Smith & Nephew operates in three market segments through separate global business units under the Smith & Nephew brand name:
- Advanced wound management: advanced treatments for difficult wounds.
- Sports Medicine & ENT: products for minimally invasive surgery, based in Andover, Massachusetts, USA.
- Orthopaedics: hip, knee, and extremities implants and trauma products, based in Memphis, Tennessee, USA.

==Controversies==
In September 2007, Biomet Inc., DePuy Orthopaedics Inc. (part of Johnson & Johnson), Smith & Nephew PLC and Zimmer Holdings Inc. entered into settlement agreements, under which they agreed to pay $300 million in total, adopt industry overhauls and undertake corporate monitoring to avoid criminal charges of conspiracy.

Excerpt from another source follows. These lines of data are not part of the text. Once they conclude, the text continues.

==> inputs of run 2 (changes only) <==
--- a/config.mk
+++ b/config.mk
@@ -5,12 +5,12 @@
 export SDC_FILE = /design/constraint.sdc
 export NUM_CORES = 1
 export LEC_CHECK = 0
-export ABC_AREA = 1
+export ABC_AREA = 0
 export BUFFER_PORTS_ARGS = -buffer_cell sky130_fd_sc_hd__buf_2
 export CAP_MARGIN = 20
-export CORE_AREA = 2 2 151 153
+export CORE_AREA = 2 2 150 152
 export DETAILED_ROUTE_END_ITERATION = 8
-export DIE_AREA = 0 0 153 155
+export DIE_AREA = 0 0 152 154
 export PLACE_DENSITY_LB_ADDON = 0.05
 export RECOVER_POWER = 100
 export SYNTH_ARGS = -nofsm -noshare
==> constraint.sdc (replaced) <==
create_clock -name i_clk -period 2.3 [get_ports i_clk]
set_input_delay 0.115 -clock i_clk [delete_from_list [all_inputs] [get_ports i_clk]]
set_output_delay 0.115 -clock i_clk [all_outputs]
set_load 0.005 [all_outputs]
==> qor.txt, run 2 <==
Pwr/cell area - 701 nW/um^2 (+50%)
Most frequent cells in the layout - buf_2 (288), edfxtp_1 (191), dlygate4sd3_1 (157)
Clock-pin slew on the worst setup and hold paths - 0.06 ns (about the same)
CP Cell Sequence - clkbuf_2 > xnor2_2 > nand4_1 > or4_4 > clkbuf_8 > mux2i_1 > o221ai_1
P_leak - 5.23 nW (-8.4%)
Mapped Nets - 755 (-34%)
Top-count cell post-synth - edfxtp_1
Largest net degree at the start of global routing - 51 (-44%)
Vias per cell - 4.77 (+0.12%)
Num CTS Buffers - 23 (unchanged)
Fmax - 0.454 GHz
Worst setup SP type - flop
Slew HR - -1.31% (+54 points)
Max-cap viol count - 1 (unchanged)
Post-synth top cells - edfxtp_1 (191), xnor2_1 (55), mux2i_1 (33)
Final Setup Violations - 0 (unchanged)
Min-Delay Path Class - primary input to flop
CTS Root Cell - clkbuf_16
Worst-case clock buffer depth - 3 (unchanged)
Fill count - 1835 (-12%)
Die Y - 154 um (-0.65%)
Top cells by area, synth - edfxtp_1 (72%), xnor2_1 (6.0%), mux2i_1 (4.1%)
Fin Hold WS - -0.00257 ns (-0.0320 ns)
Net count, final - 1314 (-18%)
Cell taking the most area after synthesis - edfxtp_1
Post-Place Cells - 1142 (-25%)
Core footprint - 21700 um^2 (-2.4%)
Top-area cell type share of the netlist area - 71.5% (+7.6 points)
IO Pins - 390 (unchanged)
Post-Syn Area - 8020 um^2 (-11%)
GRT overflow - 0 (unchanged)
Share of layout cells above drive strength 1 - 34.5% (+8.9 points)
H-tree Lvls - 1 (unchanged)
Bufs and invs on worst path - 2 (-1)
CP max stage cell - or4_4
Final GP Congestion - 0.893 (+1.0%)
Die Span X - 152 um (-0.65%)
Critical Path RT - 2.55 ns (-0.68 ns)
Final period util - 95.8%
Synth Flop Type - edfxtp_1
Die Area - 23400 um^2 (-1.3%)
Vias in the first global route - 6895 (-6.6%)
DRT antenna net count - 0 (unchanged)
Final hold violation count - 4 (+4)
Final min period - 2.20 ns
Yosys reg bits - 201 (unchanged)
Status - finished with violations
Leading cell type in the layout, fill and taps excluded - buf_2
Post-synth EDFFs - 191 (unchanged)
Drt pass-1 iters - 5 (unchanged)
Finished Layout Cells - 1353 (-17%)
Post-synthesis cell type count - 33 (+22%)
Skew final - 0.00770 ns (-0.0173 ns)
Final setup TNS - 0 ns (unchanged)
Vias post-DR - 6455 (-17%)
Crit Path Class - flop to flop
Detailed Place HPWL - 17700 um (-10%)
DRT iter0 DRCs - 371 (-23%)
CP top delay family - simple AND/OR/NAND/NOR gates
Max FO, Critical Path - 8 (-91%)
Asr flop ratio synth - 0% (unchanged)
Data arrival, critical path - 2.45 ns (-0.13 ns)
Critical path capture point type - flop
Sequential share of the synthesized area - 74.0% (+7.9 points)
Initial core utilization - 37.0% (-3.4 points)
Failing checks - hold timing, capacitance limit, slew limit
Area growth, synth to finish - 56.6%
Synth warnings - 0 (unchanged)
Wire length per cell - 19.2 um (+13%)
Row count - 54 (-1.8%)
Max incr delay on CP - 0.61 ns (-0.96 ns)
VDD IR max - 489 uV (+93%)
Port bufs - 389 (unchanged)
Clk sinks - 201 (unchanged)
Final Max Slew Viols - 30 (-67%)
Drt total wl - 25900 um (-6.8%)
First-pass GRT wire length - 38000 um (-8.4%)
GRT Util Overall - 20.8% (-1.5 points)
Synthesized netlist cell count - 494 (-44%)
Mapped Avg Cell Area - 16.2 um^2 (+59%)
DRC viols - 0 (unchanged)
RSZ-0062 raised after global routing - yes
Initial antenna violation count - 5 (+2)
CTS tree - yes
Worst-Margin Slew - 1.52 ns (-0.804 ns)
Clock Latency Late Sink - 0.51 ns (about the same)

In February 2012, Smith & Nephew plc agreed to pay US$22.2 million to settle multiple US Foreign Corrupt Practices Act (FCPA) offenses committed by its US and German subsidiaries. Under the new agreements Smith & Nephew PLC paid $5.4 million in restitution and interest to settle the SEC's civil charges. Its US subsidiary Smith & Nephew Inc. paid a $16.8 million criminal fine.
The company admitted to having bribed government-employed doctors in Greece to use its medical equipment over the past decade. The company entered into a deferred prosecution agreement with the US Department of Justice (DOJ) and agreed to retain a compliance monitor for 18 months.

==Awards==
Awards include:
- Manufacturer of the Year in 2007
- Smith & Nephew Advanced Wound Management won Logistics and Supply Chain Manufacturer Award 2006
- ASM International 2005 Engineering Materials Achievement Award for Smith & Nephew's trademarked oxinium technology
- Smith & Nephew's Back Pain Study Receives Outstanding Paper Award at North American Spine Society 2003 Annual Meeting

==Books==
- Foreman-Peck, J. (1995), Smith & Nephew in the Health Care Industry, Edward Elgar.